I’ve been working on some stats pulling from The Blue Alliance’s new BigQuery database, pulling all the data from every single year into my own postgres database that I will release eventually. That’s over 380MB of data, 113k matches, 28k awards, 5.9k teams, 1.5k events and 2.6M (yes, million) match score breakdown elements. The code that drives it can be seen here
To get into the meat of it, I’ve compiled the ‘standardized scores’ for each event since 2002 and put them on a map. These are computed by the formula (X - avg(year)) / stddev(year), where X is the match score per alliance. Those are averaged together for each event.
Bigger, more blue dots represent stronger scores, while smaller, more orange dots represent weaker scores.
I’ve also isolated the scores for 2017 and sorted them into districts (continental US / Canada only, gray = no district / offseason event).
To make it a bit easier to visualize, I’ve averaged out the standardized scores for each region and colored the regions accordingly (orange = weaker, blue = stronger)
… and the average (over lifetime) for the entire period of 2002 - 2017.
A while back, I compiled the scores/OPR/etc for Kansas teams. Not as systematically, as done here, but to see what teams could be considered the best at playing a particular year’s game. In that question, you do have to account for strength of the event attended, which I think isn’t necessary here because it is basically looking for the event strength and then combining that for the state-wide (or other geographical) average.
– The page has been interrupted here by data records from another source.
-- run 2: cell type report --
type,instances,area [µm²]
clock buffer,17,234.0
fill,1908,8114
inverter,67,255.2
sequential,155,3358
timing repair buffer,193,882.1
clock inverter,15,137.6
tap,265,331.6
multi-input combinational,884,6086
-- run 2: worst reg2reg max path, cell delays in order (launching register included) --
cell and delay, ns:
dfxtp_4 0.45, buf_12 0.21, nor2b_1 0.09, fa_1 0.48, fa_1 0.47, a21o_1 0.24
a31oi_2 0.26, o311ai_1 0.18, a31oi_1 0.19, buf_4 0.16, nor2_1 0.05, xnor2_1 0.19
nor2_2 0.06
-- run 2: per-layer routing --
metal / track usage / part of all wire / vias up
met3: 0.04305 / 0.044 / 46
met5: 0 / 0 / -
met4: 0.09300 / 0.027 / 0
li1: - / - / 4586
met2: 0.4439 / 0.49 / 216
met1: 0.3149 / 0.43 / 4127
Source: an optimization exercise on an open RTL-to-GDS flow (aim: small area and a short achievable clock period). Production flows keep margins and buffers that such runs may drop. The RTL was checked by simulation tests, not by an equivalence proof against the original design. Power and IR drop assume default switching activity.

Setup of south:
Design double_ended_queue, start of the top module:
module double_ended_queue #(
  parameter int unsigned DEPTH = 16
) (
  input  wire                            clk,
  input  wire                            rst,
  input  wire                            req_valid,
  output logic                           req_ready,
  input  wire  [deq_pkg::KIND_W-1:0]     kind,
  input  wire  signed [deq_pkg::DATA_W-1:0] push_value,
  output logic                           rsp_valid,
  input  wire                            rsp_ready,
  output logic signed [deq_pkg::DATA_W-1:0] popped_value,
  output logic [deq_pkg::STATUS_W-1:0]   status,
  output logic [deq_pkg::COUNT_W-1:0]    count
);
  localparam int unsigned CNT_W = $clog2(DEPTH + 1);
  logic [deq_pkg::DATA_W-1:0] slot [DEPTH];
  logic [DEPTH-1:0]           we;
  logic [DEPTH-1:0]           rd_sel;
  logic [DEPTH-1:0]           front_oh;
  logic [DEPTH-1:0]           back_oh;
  logic [DEPTH-1:0]           front_dn;    
  logic [DEPTH-1:0]           front_up;    
  logic [DEPTH-1:0]           back_dn;
  logic [DEPTH-1:0]           back_up;
  logic [CNT_W-1:0]           held;
  logic [CNT_W-1:0]           held_next;
  logic                       full;
  logic                       empty;
  logic                       accept;
  logic                       is_push;
  logic                       is_pop;
  logic                       is_clear;
  logic                       push_ok;
  logic                       pop_ok;
  ...
For scale: about 1,300 cells after synthesis, roughly 590 flip-flops, about 0.022 mm² of cells after synthesis.
clock: 4.2 ns
lec_check: 0
cap_margin: 0
core_margin: 2
core_utilization: 40
setup_slack_margin: 2.2
slew_margin: 0
run.sh (not shown) runs the stock make flow with config.mk's settings and CLKGATE_MAP_FILE= SYNTH_SCRIPT=/design/flow/synth_recipe.tcl, a recipe that flattens the netlist after the stock synthesis.
For middle, these inputs were changed with respect to south:
Settings: CAP_MARGIN now 20, was 0; CTS_CLUSTER_SIZE now 30, previously not set; SLEW_MARGIN now 20, was 0; CTS_CLUSTER_DIAMETER now 80, previously not set.
Notes after the runs:
Status: power attributed to sequential cells parity (south, middle). Compared with south, in middle global-route usage lower; final core area utilization lower; met1 usage in global routing lower; hold slack higher.


Another version of the RTL of double_ended_queue (not shown whole).
Size in the first run: roughly 1300 cells after synthesis, ~590 flip-flops, about 80 I/O pins, ~22000 µm² of cells after synthesis.
==> flow/config.mk <==
export PLATFORM = sky130hd
export DESIGN_NAME = double_ended_queue
export DESIGN_NICKNAME = double_ended_queue
export VERILOG_FILES = /design/flow/design.v
export SDC_FILE = /design/flow/constraint.sdc
export NUM_CORES = 4
export LEC_CHECK = 0
export CAP_MARGIN = 20
export CORE_MARGIN = 2
export CORE_UTILIZATION = 50
export CTS_BUF_LIST = sky130_fd_sc_hd__clkbuf_16
export CTS_CLUSTER_DIAMETER = 80
export CTS_CLUSTER_SIZE = 30
export PLACE_DENSITY = 0.75
export SETUP_SLACK_MARGIN = 2.2
export SLEW_MARGIN = 20
export TNS_END_PERCENT = 20
==> flow/constraint.sdc <==
create_clock -name core_clock -period 4.2 [get_ports {clk}]
set_input_delay 0.8400 -clock core_clock [delete_from_list [all_inputs] [get_ports {clk}]]
set_output_delay 0.8400 -clock core_clock [all_outputs]
set_load 0.01 [all_outputs]
Next try:
- CTS_BUF_LIST: sky130_fd_sc_hd__clkbuf_16 -> not set
- SETUP_SLACK_MARGIN: 2.2 -> 1.95
Worst setup slack got worse by 0.18 ns.
Cell area came out lower by 3.0%.
Final cell count went down by 3.1%.
Die area does not change.
Routed wire length goes down by 10%.
Power decreases by 1.2%.
Via count fell by 6.3%.
Maximum frequency drops by 7.8%.
Non-clock buffer count fell by 46.


Setup of build 32:
double_ended_queue again, from the RTL that the note above started with.
Settings: LEC_CHECK=0, CAP_MARGIN=20, CORE_MARGIN=2, CORE_UTILIZATION=40, CTS_CLUSTER_DIAMETER=80, CTS_CLUSTER_SIZE=30, SETUP_SLACK_MARGIN=2.2, SLEW_MARGIN=20; clock period 4.2 ns.
--- input diff build 32..build 60 ---
- setting TNS_END_PERCENT to 20 for the first time
Comparing routed wire length on met3 for build 60 and build 32, the bigger number came from build 32.
Clock buffer and inverter area fraction after layout (lower): build 60
Wire: build 60 routes less than build 32
Lower estimated wirelength of the detail-placed design among build 60 and build 32: build 32
Looking at worst hold path stage count across build 60 and build 32, the one that comes out lower is build 60.
Clock power share down 1.9 points in build 60 wrt build 32
Between build 32 and build 60, the flow reports detailed-route vias per instance increasing slightly.
[inputs] build 91 vs build 60
- CORE_UTILIZATION: 40 -> 50
- PLACE_DENSITY: unset -> 0.75
## What came out
Going from build 60 to build 91, cell area decreased by 460 µm² relative to the old numbers, relative contribution of combinational cells to total power shows no meaningful change. Compared with build 60, build 91 shows a power share of the clock group that is 2.5 points lower. Build 91 vs build 60: shortest clock period the worst path allows after layout up. From build 60 to build 91 the numbers moved as follows: number of antenna violations at the first check in global routing dropped 1, final wirelength dropped 9.8%, wire length of the first global-routing pass dropped 9.0 mm. Compared with build 60, build 91 shows worst hold slack lower by 0.012 ns. Total power: build 91 below build 60. | highest clock rate | build 91 vs build 60 | ≈ equal |.

## separate check: timing with driven ports
In the flow no input, the clock included, has a driving cell. The finished layouts below were timed again as built, in two steps. Step 1 sets driving cells, clkbuf_16 on the clock port and buf_2 on the other inputs (assumed; they add their load-dependent delay and slew). Step 2, shift: input delay + t, output delay - t, t = (earliest + latest rising clock arrival at the registers) / 2. This alone moves slack from input paths to output paths. Slacks: no drivers / after step 1 / after step 2; pairs: no drivers / after step 1.
| run | shift t [ns] | setup WS [ns] | clock arrival spread, ns |
|---|---|---|---|
| south | 0.678 | 1.900 / 1.920 / 1.247 | 0.019 / 0.019 |
| middle | 0.671 | 1.933 / 1.945 / 1.300 | 0.036 / 0.036 |
| the first run of note 2 | 0.636 | 2.074 / 1.968 / 1.332 | 0.034 / 0.034 |
| the second run of note 2 | 0.629 | 1.896 / 1.838 / 1.316 | 0.039 / 0.039 |
| build 32 | 0.678 | 2.038 / 1.975 / 1.397 | 0.045 / 0.046 |
| build 60 | 0.667 | 2.080 / 1.971 / 1.304 | 0.040 / 0.040 |
| build 91 | 0.636 | 2.074 / 1.968 / 1.332 | 0.034 / 0.034 |
After both steps setup and hold are still met in every run listed. The setup slack of build 60, which loses most, moves by -0.109 ns with the drivers and by -0.776 ns with both steps.
Background: an optimization exercise with open tools, aiming at small area and a short achievable clock period. Do not read the settings as production practice.
Only simulation tests tie the RTL to the original design; equivalence was not proved.
Power figures rest on the tool's default switching activity, not on a simulated workload.

[flow/config.mk]
export PLATFORM = sky130hd
export DESIGN_NAME = primitive_group_builder
export DESIGN_NICKNAME = primitive_group_builder
export VERILOG_FILES = /design/flow/design.v
export SDC_FILE = /design/flow/constraint.sdc
export NUM_CORES = 4
export LEC_CHECK = 0
export CAP_MARGIN = 20
export CORE_MARGIN = 2
export CORE_UTILIZATION = 50
export SLEW_MARGIN = 20
[flow/standard.sh]
#!/bin/bash
# synth_recipe.tcl (not shown) runs the flow's synth.tcl, then flattens the netlist and writes it again
# the make line also repeats each setting of config.mk as NAME=value (left out here)
make -C /OpenROAD-flow-scripts/flow DESIGN_CONFIG=/design/flow/config.mk WORK_HOME=/design/flow/orfs CLKGATE_MAP_FILE= SYNTH_SCRIPT=/design/flow/synth_recipe.tcl "${@:-finish}"
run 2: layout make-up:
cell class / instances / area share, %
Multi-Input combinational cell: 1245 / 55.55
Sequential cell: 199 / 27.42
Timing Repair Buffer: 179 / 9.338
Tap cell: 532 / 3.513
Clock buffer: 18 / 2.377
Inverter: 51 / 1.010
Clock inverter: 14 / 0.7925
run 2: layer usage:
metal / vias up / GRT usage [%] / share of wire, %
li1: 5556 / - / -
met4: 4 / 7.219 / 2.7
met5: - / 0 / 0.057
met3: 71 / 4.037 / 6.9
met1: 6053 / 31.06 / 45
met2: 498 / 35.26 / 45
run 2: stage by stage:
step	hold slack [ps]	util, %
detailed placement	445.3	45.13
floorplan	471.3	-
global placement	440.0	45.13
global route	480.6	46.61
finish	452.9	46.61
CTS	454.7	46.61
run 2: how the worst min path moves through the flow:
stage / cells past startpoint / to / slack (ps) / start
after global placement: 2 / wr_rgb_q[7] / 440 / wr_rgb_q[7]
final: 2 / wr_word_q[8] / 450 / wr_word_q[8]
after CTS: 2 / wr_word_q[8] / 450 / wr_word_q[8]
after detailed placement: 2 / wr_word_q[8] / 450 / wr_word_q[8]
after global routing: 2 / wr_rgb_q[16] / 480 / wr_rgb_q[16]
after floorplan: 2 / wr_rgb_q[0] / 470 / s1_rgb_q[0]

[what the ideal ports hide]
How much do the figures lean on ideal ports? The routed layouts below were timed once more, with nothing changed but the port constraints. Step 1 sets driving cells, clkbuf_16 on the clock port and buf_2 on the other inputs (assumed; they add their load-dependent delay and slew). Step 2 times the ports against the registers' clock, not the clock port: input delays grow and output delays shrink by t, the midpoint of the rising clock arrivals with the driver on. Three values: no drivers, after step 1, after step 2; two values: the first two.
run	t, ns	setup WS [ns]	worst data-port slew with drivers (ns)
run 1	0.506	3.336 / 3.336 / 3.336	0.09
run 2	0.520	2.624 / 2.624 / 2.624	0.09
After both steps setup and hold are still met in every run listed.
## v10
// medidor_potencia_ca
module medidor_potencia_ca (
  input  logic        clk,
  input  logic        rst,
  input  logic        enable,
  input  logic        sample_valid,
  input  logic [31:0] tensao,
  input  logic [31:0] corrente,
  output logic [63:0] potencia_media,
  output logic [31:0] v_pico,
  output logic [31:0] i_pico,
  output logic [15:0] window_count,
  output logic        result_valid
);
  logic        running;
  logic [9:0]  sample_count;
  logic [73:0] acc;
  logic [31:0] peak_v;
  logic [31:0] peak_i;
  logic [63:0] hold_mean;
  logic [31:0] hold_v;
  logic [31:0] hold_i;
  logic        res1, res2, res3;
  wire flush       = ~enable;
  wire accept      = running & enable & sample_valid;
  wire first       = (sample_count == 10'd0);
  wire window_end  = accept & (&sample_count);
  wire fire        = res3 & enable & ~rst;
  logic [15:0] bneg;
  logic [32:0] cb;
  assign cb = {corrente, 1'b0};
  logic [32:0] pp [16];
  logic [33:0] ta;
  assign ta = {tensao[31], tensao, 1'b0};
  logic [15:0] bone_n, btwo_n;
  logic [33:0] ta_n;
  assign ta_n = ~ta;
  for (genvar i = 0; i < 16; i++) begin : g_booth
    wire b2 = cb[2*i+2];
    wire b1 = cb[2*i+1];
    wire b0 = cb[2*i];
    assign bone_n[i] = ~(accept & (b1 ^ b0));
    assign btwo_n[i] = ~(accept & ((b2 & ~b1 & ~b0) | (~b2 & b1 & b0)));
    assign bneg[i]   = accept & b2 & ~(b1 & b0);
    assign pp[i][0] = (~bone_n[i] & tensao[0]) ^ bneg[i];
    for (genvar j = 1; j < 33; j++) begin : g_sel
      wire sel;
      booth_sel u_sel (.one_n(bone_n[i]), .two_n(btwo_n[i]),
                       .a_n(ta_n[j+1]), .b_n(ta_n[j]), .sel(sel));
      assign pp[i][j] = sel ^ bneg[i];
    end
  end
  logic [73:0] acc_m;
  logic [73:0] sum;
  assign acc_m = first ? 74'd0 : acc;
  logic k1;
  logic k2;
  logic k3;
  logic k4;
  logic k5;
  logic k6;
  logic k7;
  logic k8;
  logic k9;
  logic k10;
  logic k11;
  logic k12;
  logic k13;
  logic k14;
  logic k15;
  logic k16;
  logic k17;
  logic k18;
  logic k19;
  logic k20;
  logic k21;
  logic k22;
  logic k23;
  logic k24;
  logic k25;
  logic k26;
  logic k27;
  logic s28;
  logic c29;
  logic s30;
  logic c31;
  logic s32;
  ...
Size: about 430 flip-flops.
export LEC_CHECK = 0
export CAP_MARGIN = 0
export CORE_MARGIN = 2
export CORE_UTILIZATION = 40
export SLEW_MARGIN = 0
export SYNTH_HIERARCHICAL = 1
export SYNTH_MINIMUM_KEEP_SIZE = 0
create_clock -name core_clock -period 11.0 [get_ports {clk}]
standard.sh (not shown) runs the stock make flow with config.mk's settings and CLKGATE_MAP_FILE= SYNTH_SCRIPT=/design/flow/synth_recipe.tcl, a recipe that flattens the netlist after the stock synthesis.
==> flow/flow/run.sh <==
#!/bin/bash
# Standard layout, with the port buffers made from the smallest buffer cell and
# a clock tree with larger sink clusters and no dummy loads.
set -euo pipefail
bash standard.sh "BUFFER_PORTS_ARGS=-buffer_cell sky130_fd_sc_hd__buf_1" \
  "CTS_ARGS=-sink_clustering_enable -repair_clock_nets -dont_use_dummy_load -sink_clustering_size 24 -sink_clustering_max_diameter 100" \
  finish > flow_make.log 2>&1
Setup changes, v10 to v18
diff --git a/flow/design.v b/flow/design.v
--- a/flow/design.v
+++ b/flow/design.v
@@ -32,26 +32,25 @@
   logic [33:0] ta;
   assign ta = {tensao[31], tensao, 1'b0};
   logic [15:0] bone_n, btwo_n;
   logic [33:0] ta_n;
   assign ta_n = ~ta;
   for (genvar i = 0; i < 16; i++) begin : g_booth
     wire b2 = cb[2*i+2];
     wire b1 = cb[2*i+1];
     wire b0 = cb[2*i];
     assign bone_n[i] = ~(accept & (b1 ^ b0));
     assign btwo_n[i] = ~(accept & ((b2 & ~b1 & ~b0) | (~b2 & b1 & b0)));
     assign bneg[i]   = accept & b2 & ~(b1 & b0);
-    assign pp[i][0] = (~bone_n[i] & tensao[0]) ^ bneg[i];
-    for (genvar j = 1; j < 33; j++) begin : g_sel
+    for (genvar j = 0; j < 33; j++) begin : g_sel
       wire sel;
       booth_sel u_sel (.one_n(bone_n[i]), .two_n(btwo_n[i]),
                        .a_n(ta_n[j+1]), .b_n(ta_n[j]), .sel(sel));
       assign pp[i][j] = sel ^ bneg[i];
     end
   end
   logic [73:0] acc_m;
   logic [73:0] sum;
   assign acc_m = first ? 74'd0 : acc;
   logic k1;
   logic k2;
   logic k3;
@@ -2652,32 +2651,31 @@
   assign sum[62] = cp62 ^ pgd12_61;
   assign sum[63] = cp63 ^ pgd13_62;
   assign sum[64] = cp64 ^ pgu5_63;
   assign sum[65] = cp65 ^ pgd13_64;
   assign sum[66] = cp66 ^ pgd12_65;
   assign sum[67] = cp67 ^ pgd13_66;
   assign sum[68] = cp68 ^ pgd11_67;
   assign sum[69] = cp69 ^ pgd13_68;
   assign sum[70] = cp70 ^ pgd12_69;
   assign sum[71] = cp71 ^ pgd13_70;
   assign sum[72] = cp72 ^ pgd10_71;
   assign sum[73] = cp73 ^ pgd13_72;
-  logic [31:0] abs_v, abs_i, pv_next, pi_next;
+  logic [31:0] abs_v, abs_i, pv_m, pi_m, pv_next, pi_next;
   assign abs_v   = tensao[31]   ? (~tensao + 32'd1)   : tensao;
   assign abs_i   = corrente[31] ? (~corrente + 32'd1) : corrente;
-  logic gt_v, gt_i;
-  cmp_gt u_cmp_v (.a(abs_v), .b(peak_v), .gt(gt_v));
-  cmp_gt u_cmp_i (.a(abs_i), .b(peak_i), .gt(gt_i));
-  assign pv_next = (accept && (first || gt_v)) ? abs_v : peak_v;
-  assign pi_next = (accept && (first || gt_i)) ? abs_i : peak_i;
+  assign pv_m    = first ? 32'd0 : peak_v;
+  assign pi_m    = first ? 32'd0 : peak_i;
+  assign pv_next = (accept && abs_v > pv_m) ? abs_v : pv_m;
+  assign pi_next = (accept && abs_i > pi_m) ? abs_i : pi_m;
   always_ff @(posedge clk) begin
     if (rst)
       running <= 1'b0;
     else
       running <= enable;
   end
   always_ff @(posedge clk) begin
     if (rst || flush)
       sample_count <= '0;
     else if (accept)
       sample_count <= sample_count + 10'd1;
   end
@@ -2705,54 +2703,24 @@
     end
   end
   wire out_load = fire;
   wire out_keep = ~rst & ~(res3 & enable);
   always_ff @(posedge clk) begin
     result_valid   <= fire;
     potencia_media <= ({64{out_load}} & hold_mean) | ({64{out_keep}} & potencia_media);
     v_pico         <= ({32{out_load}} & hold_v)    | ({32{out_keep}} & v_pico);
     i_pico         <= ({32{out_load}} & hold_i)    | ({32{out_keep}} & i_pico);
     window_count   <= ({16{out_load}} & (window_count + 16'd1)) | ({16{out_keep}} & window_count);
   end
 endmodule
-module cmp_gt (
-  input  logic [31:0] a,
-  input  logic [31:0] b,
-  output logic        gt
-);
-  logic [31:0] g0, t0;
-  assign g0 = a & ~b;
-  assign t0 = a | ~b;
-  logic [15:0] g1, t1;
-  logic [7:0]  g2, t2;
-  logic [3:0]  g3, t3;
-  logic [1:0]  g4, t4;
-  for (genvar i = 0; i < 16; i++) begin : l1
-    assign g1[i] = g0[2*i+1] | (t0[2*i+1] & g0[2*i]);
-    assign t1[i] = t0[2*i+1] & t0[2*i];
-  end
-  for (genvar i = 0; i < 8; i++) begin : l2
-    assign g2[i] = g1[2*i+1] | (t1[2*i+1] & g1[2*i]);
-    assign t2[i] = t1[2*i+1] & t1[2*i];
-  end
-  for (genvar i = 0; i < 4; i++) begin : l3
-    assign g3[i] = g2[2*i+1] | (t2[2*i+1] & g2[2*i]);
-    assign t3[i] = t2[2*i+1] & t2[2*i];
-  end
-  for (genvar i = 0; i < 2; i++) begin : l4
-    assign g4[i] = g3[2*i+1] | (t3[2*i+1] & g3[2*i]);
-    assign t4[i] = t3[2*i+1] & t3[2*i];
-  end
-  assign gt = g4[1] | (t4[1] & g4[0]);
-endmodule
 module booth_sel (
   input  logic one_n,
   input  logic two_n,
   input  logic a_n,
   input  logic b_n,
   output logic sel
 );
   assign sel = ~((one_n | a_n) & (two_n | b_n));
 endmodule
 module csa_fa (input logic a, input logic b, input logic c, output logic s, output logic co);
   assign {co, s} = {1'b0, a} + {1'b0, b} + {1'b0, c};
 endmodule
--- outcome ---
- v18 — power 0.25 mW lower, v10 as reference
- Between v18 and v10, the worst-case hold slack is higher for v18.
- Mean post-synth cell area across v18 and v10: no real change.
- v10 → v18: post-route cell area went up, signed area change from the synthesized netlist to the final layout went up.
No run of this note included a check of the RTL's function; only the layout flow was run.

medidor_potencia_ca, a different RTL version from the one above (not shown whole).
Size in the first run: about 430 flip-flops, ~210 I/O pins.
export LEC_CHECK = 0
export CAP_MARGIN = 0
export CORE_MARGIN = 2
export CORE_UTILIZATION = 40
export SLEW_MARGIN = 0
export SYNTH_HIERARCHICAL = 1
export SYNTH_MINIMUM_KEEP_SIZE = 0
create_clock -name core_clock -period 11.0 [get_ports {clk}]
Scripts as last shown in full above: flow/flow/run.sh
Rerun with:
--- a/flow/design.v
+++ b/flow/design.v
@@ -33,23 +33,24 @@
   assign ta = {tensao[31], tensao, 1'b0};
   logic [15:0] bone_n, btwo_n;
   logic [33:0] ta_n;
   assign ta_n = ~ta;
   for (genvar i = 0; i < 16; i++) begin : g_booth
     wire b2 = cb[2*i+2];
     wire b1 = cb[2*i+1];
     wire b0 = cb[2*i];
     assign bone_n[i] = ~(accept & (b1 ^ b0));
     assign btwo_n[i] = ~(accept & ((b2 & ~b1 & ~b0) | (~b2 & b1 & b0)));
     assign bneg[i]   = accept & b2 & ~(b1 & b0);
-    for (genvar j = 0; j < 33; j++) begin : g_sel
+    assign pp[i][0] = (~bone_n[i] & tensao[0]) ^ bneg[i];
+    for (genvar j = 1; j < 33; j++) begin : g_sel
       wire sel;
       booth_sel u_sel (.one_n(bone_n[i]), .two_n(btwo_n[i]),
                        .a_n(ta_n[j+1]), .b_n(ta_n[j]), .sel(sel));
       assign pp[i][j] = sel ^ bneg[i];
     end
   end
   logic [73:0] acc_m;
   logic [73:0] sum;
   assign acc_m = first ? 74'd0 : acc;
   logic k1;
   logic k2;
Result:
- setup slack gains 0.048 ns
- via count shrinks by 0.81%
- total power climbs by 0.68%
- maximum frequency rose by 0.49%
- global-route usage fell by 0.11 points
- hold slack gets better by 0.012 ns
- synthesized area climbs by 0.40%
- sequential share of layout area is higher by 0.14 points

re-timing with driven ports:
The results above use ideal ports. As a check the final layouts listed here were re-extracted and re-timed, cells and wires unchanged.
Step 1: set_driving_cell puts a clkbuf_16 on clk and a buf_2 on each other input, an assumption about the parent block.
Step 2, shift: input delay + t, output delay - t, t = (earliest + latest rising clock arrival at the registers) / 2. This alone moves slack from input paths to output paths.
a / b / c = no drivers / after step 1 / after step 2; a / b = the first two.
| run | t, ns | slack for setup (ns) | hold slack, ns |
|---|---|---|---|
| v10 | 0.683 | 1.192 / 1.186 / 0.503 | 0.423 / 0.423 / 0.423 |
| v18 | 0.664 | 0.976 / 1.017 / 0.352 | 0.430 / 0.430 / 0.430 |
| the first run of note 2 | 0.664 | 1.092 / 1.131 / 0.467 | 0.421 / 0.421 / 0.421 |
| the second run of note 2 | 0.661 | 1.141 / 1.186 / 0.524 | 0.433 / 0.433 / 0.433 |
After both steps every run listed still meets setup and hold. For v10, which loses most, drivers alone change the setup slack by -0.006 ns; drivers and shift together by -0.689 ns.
One thought is looking at the other parameters for scoring the event, which could give a greater insight into the difference in play styles between regions, if any, and also the progression of the meta-game. Of course, some of these are less accessible or more intensive to calculate than score. Also, there can be some inconsistency between years which makes interpreting them less robust than the score.
The maps look good, but I am sad that Missouri is boosted by the championship effect. I am wondering how money and time play into all this. Also, maybe team retention. I’d figure that for the most part that scores (game success) are better with more regional financial support, better retention, and older teams, but at the same time, there may be some instances where younger teams/regions are doing better, who knows.